新年に皆で囲んで食べる「おせち料理」は、今では日本の初春のごちそうとなっていますが、なぜお正月におせちを食べるのか知っていますか?
おせちはもともと、季節の変わり目の節句に神様にお供えしていた食べ物を「お節料理」と呼んでいたのが始まり。そのうち、節句の中でも重要な正月の料理を特に「おせち料理」と呼ぶようになりました。正月様と呼ばれる「年神」にお供えしたお下がりを食べることで、五穀豊穣と一年の幸せを授けてもらうという意味があるそうです。

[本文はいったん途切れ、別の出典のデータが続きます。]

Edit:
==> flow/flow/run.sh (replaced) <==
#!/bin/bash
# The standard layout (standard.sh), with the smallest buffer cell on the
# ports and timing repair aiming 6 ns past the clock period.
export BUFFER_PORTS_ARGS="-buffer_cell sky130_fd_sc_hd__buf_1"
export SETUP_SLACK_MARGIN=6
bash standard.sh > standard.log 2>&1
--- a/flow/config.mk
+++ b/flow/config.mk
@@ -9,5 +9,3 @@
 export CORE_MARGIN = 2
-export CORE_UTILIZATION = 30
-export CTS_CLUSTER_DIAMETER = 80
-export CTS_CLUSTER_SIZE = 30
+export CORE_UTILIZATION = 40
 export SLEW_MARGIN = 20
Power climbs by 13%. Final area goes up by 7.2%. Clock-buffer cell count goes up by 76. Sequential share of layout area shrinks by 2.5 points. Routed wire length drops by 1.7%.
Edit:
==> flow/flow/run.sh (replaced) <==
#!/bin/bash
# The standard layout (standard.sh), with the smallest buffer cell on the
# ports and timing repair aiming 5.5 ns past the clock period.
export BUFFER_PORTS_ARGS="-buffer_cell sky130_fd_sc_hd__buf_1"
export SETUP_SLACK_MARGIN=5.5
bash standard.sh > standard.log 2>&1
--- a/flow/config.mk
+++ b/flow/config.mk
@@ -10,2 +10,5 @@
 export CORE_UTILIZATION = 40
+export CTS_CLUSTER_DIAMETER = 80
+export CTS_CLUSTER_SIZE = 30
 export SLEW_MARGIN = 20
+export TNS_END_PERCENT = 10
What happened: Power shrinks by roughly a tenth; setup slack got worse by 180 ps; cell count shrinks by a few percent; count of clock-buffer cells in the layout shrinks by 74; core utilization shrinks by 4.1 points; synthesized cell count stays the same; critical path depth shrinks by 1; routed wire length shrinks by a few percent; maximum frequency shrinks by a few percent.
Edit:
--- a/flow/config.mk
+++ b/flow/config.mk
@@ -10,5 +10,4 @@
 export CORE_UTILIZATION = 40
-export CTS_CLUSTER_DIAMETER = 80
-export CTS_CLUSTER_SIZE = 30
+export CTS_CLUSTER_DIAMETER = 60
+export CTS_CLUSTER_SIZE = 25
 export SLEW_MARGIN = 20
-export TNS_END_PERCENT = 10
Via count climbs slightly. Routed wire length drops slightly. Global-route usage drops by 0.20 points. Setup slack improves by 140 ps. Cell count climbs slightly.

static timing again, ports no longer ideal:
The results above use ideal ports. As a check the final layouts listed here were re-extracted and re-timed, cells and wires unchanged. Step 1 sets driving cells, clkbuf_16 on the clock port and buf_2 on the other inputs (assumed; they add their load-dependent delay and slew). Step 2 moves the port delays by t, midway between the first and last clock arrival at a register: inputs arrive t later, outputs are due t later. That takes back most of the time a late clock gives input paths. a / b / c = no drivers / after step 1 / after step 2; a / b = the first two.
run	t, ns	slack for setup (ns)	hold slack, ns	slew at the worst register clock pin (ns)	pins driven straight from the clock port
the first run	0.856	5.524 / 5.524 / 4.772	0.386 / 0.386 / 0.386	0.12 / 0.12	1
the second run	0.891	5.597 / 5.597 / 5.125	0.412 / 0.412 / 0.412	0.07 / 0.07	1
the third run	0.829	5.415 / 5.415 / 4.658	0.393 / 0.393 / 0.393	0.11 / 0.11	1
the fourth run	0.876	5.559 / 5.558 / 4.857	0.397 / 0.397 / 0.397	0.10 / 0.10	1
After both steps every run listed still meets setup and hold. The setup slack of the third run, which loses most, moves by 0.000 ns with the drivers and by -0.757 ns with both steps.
From an optimization exercise on the open Yosys and OpenROAD flow, aimed at small area, a short achievable clock period and few clock cycles per item; shortcuts taken in it are not production practice. Only the layout flow was run in this run; the RTL was not checked for function there.

### design/flow/config.mk
export PLATFORM = sky130hd
export DESIGN_NAME = le_fpu
export DESIGN_NICKNAME = le_fpu
export VERILOG_FILES = /design/flow/design.v
export SDC_FILE = /design/flow/constraint.sdc
export NUM_CORES = 4
export LEC_CHECK = 0
export CAP_MARGIN = 20
export CORE_MARGIN = 2
export CORE_UTILIZATION = 30
export PLACE_DENSITY = 0.5
export SLEW_MARGIN = 20
### design/flow/constraint.sdc
create_clock -name core_clock -period 30.0 [get_ports {clk}]
set_input_delay 6.0000 -clock core_clock [delete_from_list [all_inputs] [get_ports {clk}]]
set_output_delay 6.0000 -clock core_clock [all_outputs]
set_load 0.01 [all_outputs]
### design/flow/design.v
module le_fpu (
    input  wire        clk,
    input  wire        rst,
    input  wire        in_valid,
    output wire        in_ready,
    input  wire [3:0]  in_fn,
    input  wire [31:0] in_a,
    input  wire [31:0] in_b,
    input  wire [31:0] in_c,
    output reg         out_valid,
    output reg  [31:0] out_result,
    output reg  [3:0]  out_flags
);
    localparam [3:0] FL_SAT = 4'b0001;
    localparam [3:0] FL_NV  = 4'b0010;
    localparam [31:0] QNAN  = 32'h7FC0_0000;
    assign in_ready = 1'b1;
    wire        a_nan  = (in_a[30:23] == 8'hFF) && (in_a[22:0] != 23'd0);
    wire        b_nan  = (in_b[30:23] == 8'hFF) && (in_b[22:0] != 23'd0);
    wire        a_snan = a_nan && !in_a[22];
    wire        b_snan = b_nan && !in_b[22];
    wire [31:0] a_z    = (in_a[30:23] == 8'd0) ? {in_a[31], 31'd0} : in_a;
    wire [31:0] b_z    = (in_b[30:23] == 8'd0) ? {in_b[31], 31'd0} : in_b;
    wire        c_nan  = (in_c[30:23] == 8'hFF) && (in_c[22:0] != 23'd0);
    wire        c_snan = c_nan && !in_c[22];
    wire [31:0] c_z    = (in_c[30:23] == 8'd0) ? {in_c[31], 31'd0} : in_c;
    wire [31:0] add_r;  wire [3:0] add_f;
    wire [31:0] mul_r;  wire [3:0] mul_f;
    wire [31:0] fma_r;  wire [3:0] fma_f;
    wire [31:0] i2f_r;
    wire [31:0] f2i_r;  wire [3:0] f2i_f;
    le_fpu_add u_add (
        .a(a_z), .b(b_z), .a_nan(a_nan), .b_nan(b_nan),
        .a_snan(a_snan), .b_snan(b_snan), .sub(in_fn[0]),
        .result(add_r), .flags(add_f)
    );
    le_fpu_mul u_mul (
        .a(a_z), .b(b_z), .a_nan(a_nan), .b_nan(b_nan),
        .a_snan(a_snan), .b_snan(b_snan),
        .result(mul_r), .flags(mul_f)
    );
    le_fpu_fma u_fma (
        .a(a_z), .b(b_z), .c(c_z), .a_nan(a_nan), .b_nan(b_nan), .c_nan(c_nan),
        .any_snan(a_snan || b_snan || c_snan),
        .result(fma_r), .flags(fma_f)
    );
    le_fpu_i2f u_i2f (.a(in_a), .result(i2f_r));
    le_fpu_f2i u_f2i (.a(a_z), .a_nan(a_nan), .result(f2i_r), .flags(f2i_f));
    wire a_lt_b, a_eq_b;
    le_fpu_cmp u_cmp_ab (.a(a_z), .b(b_z), .lt(a_lt_b), .eq(a_eq_b));
    wire [31:0] lim     = {1'b0, b_z[30:0]};
    wire [31:0] lim_neg = {1'b1, b_z[30:0]};
    wire lim_lt_a, a_lt_nlim;
    le_fpu_cmp u_cmp_hi (.a(lim), .b(a_z), .lt(lim_lt_a), .eq());
    le_fpu_cmp u_cmp_lo (.a(a_z), .b(lim_neg), .lt(a_lt_nlim), .eq());
    reg [31:0] res;
    reg [3:0]  flg;
    always @* begin
        res = 32'd0;
        flg = 4'd0;
        case (in_fn)
            4'd0, 4'd1: begin res = add_r; flg = add_f; end
            4'd2:       begin res = mul_r; flg = mul_f; end
            4'd3:       begin res = fma_r; flg = fma_f; end
            4'd6, 4'd7: begin
                flg = (a_snan || b_snan) ? FL_NV : 4'd0;
                if (a_nan && b_nan)
                    res = QNAN;
                else if (a_nan)
                    res = in_b;
                else if (b_nan)
                    res = in_a;
                else if (a_eq_b)
                    res = ((a_z[31]) == (in_fn == 4'd6)) ? a_z : b_z;
                else if (a_lt_b == (in_fn == 4'd6))
                    res = a_z;
                else
                    res = b_z;
            end
            4'd8:  res = {1'b0, in_a[30:0]};
            4'd9:  res = {~in_a[31], in_a[30:0]};
            4'd10: begin
                if (a_nan || b_nan) begin
                    res = QNAN;
                    flg = FL_NV;
                end else if (lim_lt_a) begin
                    res = lim;
                    flg = FL_SAT;
                end else if (a_lt_nlim) begin
                    res = lim_neg;
                    flg = FL_SAT;
                end else begin
                    res = a_z;
                end
            end
            4'd11: begin
                res = {31'd0, !(a_nan || b_nan) && a_lt_b};
                flg = (a_nan || b_nan) ? FL_NV : 4'd0;
            end
            4'd12: begin
                res = {31'd0, !(a_nan || b_nan) && (a_lt_b || a_eq_b)};
                flg = (a_nan || b_nan) ? FL_NV : 4'd0;
            end
            4'd13: begin
                res = {31'd0, !(a_nan || b_nan) && a_eq_b};
                flg = (a_snan || b_snan) ? FL_NV : 4'd0;
            end
            4'd14: res = i2f_r;
            4'd15: begin res = f2i_r; flg = f2i_f; end
            default: ;
        endcase
    end
    always @(posedge clk) begin
        if (rst)
            out_valid <= 1'b0;
        else
            out_valid <= in_valid;
        if (in_valid) begin
            out_result <= res;
            out_flags  <= flg;
        end
    end
endmodule
module le_fpu_cmp (
    input  wire [31:0] a,
    input  wire [31:0] b,
    output reg         lt,
    output wire        eq
);
    wire a_zero = (a[30:0] == 31'd0);
    wire b_zero = (b[30:0] == 31'd0);
    wire mag_lt = (a[30:0] < b[30:0]);
    wire mag_gt = (a[30:0] > b[30:0]);
    assign eq = (a_zero && b_zero) || (a == b);
    always @* begin
        if (a_zero && b_zero)
            lt = 1'b0;
        else if (a[31] != b[31])
            lt = a[31];
        else if (a[31])
            lt = mag_gt;
        else
            lt = mag_lt;
    end
endmodule
module le_fpu_add (
    input  wire [31:0] a,
    input  wire [31:0] b,
    input  wire        a_nan,
    input  wire        b_nan,
    input  wire        a_snan,
    input  wire        b_snan,
    input  wire        sub,
    output reg  [31:0] result,
    output reg  [3:0]  flags
);
    wire        sa = a[31];
    wire        sb = b[31] ^ sub;
    wire [7:0]  ea = a[30:23];
    wire [7:0]  eb = b[30:23];
    wire        a_inf  = (ea == 8'hFF) && !a_nan;
    wire        b_inf  = (eb == 8'hFF) && !b_nan;
    wire        a_zero = (ea == 8'd0);
    wire        b_zero = (eb == 8'd0);
    wire        swap = (b[30:0] > a[30:0]);
    wire        sl = swap ? sb : sa;
    wire        ss = swap ? sa : sb;
    wire [7:0]  el = swap ? eb : ea;
    wire [7:0]  es = swap ? ea : eb;
    wire [23:0] ml = swap ? {1'b1, b[22:0]} : {1'b1, a[22:0]};
    wire [23:0] ms = swap ? {1'b1, a[22:0]} : {1'b1, b[22:0]};
    wire [7:0]  d = el - es;
    reg  [26:0] ms_al;
    reg  [49:0] ms_wide;
    always @* begin
        ms_wide = {ms, 26'd0} >> d;
        if (d > 8'd26)
            ms_al = 27'd1;
        else
            ms_al = {ms_wide[49:24], |ms_wide[23:0]};
    end
    wire        eff_sub = (sl != ss);
    wire [27:0] sum = eff_sub ? ({1'b0, ml, 3'd0} - {1'b0, ms_al})
                              : ({1'b0, ml, 3'd0} + {1'b0, ms_al});
    reg [4:0] lz;
    integer i;
    always @* begin
        lz = 5'd27;
        for (i = 0; i <= 26; i = i + 1)
            if (sum[i])
                lz = 5'd26 - i[4:0];
    end
    reg [26:0] norm;
    reg signed [9:0] e_n;
    reg [24:0] m_r;
    reg        rnd_up;
    reg signed [9:0] e_r;
    always @* begin
        if (sum[27]) begin
            norm = {sum[27:2], sum[1] | sum[0]};
            e_n  = $signed({2'b00, el}) + 10'sd1;
        end else begin
            norm = sum[26:0] << lz;
            e_n  = $signed({2'b00, el}) - $signed({5'd0, lz});
        end
        rnd_up = norm[2] && (norm[1] || norm[0] || norm[3]);
        m_r    = {1'b0, norm[26:3]} + {24'd0, rnd_up};
        if (m_r[24])
            e_r = e_n + 10'sd1;
        else
            e_r = e_n;
    end
    always @* begin
        flags = 4'd0;
        if (a_nan || b_nan) begin
            result = 32'h7FC0_0000;
            flags  = (a_snan || b_snan) ? 4'b0010 : 4'd0;
        end else if (a_inf && b_inf && (sa != sb)) begin
            result = 32'h7FC0_0000;
            flags  = 4'b0010;
        end else if (a_inf) begin
            result = {sa, 8'hFF, 23'd0};
        end else if (b_inf) begin
            result = {sb, 8'hFF, 23'd0};
        end else if (a_zero && b_zero) begin
            result = {sa & sb, 31'd0};
        end else if (b_zero) begin
            result = a;
        end else if (a_zero) begin
            result = {sb, b[30:0]};
        end else if (sum == 28'd0) begin
            result = 32'd0;
        end else if (e_n <= 10'sd0) begin
            result = {sl, 31'd0};
        end else if (e_r >= 10'sd255) begin
            result = {sl, 8'hFF, 23'd0};
            flags  = 4'b1000;
        end else begin
            result = {sl, e_r[7:0], m_r[24] ? m_r[23:1] : m_r[22:0]};
        end
    end
endmodule
This is an optimization exercise on Yosys and OpenROAD, whose aim is small area, a short achievable clock period and few clock cycles per item, not a production implementation.
Only simulation tests tie the RTL to the original design; equivalence was not proved.
Power figures rest on the tool's default switching activity, not on a simulated workload.

==> run a <==
==> flow/design.v (excerpt) <==
module recon_chain (
    input  wire         clk,
    input  wire         rst,           
    input  wire [17:0]  ped_hg,        
    input  wire [17:0]  ped_lg,
    input  wire [11:0]  dped_hg,       
    input  wire [11:0]  dped_lg,
    input  wire [15:0]  gr,            
    input  wire [13:0]  swcode,        
    input  wire [19:0]  tmin,          
    input  wire [143:0] a_taps,        
    input  wire [143:0] b_taps,        
    input  wire         in_valid,
    output wire         in_ready,
    input  wire [13:0]  in_hg,
    input  wire [13:0]  in_lg,
    output wire         out_valid,
    input  wire         out_ready,
    output wire [31:0]  out_record,
    output wire         out_tclip
);
export LEC_CHECK = 0
export ABC_CLOCK_PERIOD_IN_PS = 4000
export CAP_MARGIN = 20
export CORE_MARGIN = 2
export CORE_UTILIZATION = 40
export PLACE_DENSITY = 0.6
export SLEW_MARGIN = 20
create_clock -name core_clock -period 14.0 [get_ports {clk}]
standard.sh (not shown) runs the stock make flow with config.mk's settings and CLKGATE_MAP_FILE= SYNTH_SCRIPT=/design/flow/synth_recipe.tcl, a recipe that flattens the netlist after the stock synthesis.
==> flow/flow/run.sh <==
#!/bin/bash
# Own flow: the standard layout (standard.sh) with two changes.
# 1. Synthesis skips the generic "abc -fast" pass inside Yosys's
#    "synth -run fine:". That pass re-derives the carry-save trees' gates
#    before extract_fa, which then maps many full adders with inverted
#    inputs or outputs and leaves an inverter between adders. The rest of
#    the synthesis script (its -nofsm -noshare, flatten and rename) is
#    the standard flow's synth_recipe.tcl unchanged, so the registers are the same.
# 2. From clock tree synthesis on, ORFS's repair_timing aims at a setup
#    slack of SETUP_MARGIN (below) instead of 0, so that the layout is sized
#    and buffered for a shorter achieved period. The clock period and the
#    constraints are the standard flow's (constraint.sdc, config.mk) unchanged.
# Each step's full output goes to a log of its own here; ORFS's own logs
# are under orfs/logs.
set -euo pipefail
W=$(pwd)
SETUP_MARGIN=9.2
{
  echo 'proc synth {args} { if {[lsearch -exact $args fine:] >= 0} { yosys synth -nofsm -noshare -noabc {*}$args } else { yosys synth -nofsm -noshare {*}$args } }'
  tail -n +2 "$W/synth_recipe.tcl"
} > "$W/own_synth.tcl"
sed "s#SYNTH_SCRIPT=[^ ]*synth_recipe.tcl#SYNTH_SCRIPT=$W/own_synth.tcl#" "$W/standard.sh" > "$W/own_standard.sh"
grep -q "own_synth.tcl" "$W/own_standard.sh"
bash "$W/own_standard.sh" synth > "$W/log_1_synth.txt" 2>&1
bash "$W/own_standard.sh" place > "$W/log_2_place.txt" 2>&1
SETUP_SLACK_MARGIN=$SETUP_MARGIN bash "$W/own_standard.sh" finish > "$W/log_3_cts_route_finish.txt" 2>&1
==> run b (differences from run a) <==
--- a/flow/flow/run.sh
+++ b/flow/flow/run.sh
@@ -14,7 +14,7 @@
 # are under orfs/logs.
 set -euo pipefail
 W=$(pwd)
-SETUP_MARGIN=9.2
+SETUP_MARGIN=9.0
 {
   echo 'proc synth {args} { if {[lsearch -exact $args fine:] >= 0} { yosys synth -nofsm -noshare -noabc {*}$args } else { yosys synth -nofsm -noshare {*}$args } }'
   tail -n +2 "$W/synth_recipe.tcl"
- ABC_AREA: not set -> 1
- ABC_CLOCK_PERIOD_IN_PS: 4000 -> not set
- CORE_UTILIZATION: 40 -> 48
- PLACE_DENSITY: 0.6 -> 0.62
==> summary.txt <==
Cell count: run b is higher than run a (about 1.7%). Of run b and run a, run b has the higher core utilization (gap 9.0 points). In run b the via count is higher than in run a, by about 11%. Clock skew: run a is higher than run b (0.0023 ns). In run a the combinational power is lower than in run b, by 15%. Clock power: run b is smaller than run a (about 2%). Run b finished with antenna violations left. Run a went through all stages and came out clean. Of run a and run b, run a has the higher count of clock-buffer cells in the layout (gap 40).
==> figures <==
| metric | run b | run a |
|---|---|---|
| Outcome | failed layout checks | complete, no violations |
| Violated checks | antenna violations | - |
| Routed length per instance | 41.21 um | 35.01 um |
| Number of antenna-violating nets in the routed design | 1 | 0 |
| Commonest non-fill, non-tap cell in the layout | sky130_fd_sc_hd__a21oi_1 | sky130_fd_sc_hd__fa_1 |
| Starting utilization of the core area | 48.29% | 40.17% |
| Detailed-route via count | 222,400 | 200,000 |
| Share of total power in sequential cells | 18.2% | 19.1% |
| Dpl hpwl | 973,700 um | 743,700 um |
| Post-Route Utilization | 53.68% | 44.69% |
| Global-route wire length before repair | 1,731,000 um | 1,480,000 um |
| Placed Area | 233,900 um2 | 250,700 um2 |
| CP Data Required Time | 14.86 ns | 14.88 ns |
| Critical Path Source | w[4][12] | w[4][11] |
| Worst endpoint data arrival time | 6.10 ns | 5.81 ns |
| Headroom to the max-slew limit | 16.66% | 14.28% |
| Power consumed by the clock network | 8.45 mW | 8.64 mW |
Testbench counts of run a, summed over its fixed seeds: cycles 1,360, items 1,280.
Testbench counts of run b, summed over its fixed seeds: cycles 1,360, items 1,280.

==> re-timing with driven ports <==
How much do the figures lean on ideal ports? The routed layouts below were timed once more, with nothing changed but the port constraints. Step 1 assumes that a clkbuf_16 drives the clock port and a buf_2 every other input. Step 2 times the ports against the registers' clock, not the clock port: input delays grow and output delays shrink by t, the midpoint of the rising clock arrivals with the driver on. Three values: ideal, step 1, step 2; two values: the first two.
run | t (ns) | setup slack, ns | worst slew at a driven data input, ns
run a | 1.134 | 9.066 / 9.066 / 8.231 | 0.20
run b | 1.142 | 8.762 / 8.762 / 8.373 | 0.21
The setup slack of run a, which loses most, moves by 0.000 ns with the drivers and by -0.835 ns with both steps.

また、神様へのお供え物は乾物が一般的な中で、おせちが今のように豪華でおいしい内容になったのには、江戸時代の武家のしきたりが影響しているといわれています。お重には"三つ肴"「黒豆」「数の子」「田づくり」(関東と関西で異なる)をはじめとする多様な料理の数々がきっちりと詰められ、ひとつひとつには縁起にちなんだ意味が込められています。
覚えておきたい代表的なおせち料理の由緒
ここからは、代表的なおせち料理10品の開運パワーを紹介。古くからの祈りや願いを感じながら食べれば、さらに味わい深いものになりますよ。
黒豆
健康を意味する「まめ」と「マメに働く」の語呂にちなみ、「一年中元気に勤勉に過ごせますように」との願いが込められています。
数の子
二親(ニシン)から多くの子が生まれる、というところから「子孫繁栄」を意味します。
田づくり
片口鰯の小魚(ごまめ)を肥料として田畑にまいていたことから名づけられた「田づくり」。「五穀豊穣」を願って食べられます。
伊達巻
伊達家の派手好きに由来するという伊達巻は重箱を華やかに飾ります。巻物には、知識を増やす縁起物の意味も。
栗きんとん
山の幸の代表「栗」を用いて、豪華さを表す「きんとん=金団」を表現。豊かな一年を願う料理として食べられます。
紅白かまぼこ
紅が「慶び」、白が「神聖」を意味する吉祥料理。かまぼこは「日の出」を象徴しています。
昆布巻
「喜ぶ」にかけ、一家発展の縁起物として食べられる定番です。
えび
長寿の象徴である腰が曲がったえびは、長生きできるようにとの意味が込められています。
ごぼう
地中にしっかりと根をはる細く長いごぼうは、正月料理に欠かせない食材。たたきごぼうは「開きごぼう」とされ"運が開く"という意味があります。
れんこん
穴のあいたれんこんには「先を見通せるように」との願いがあります。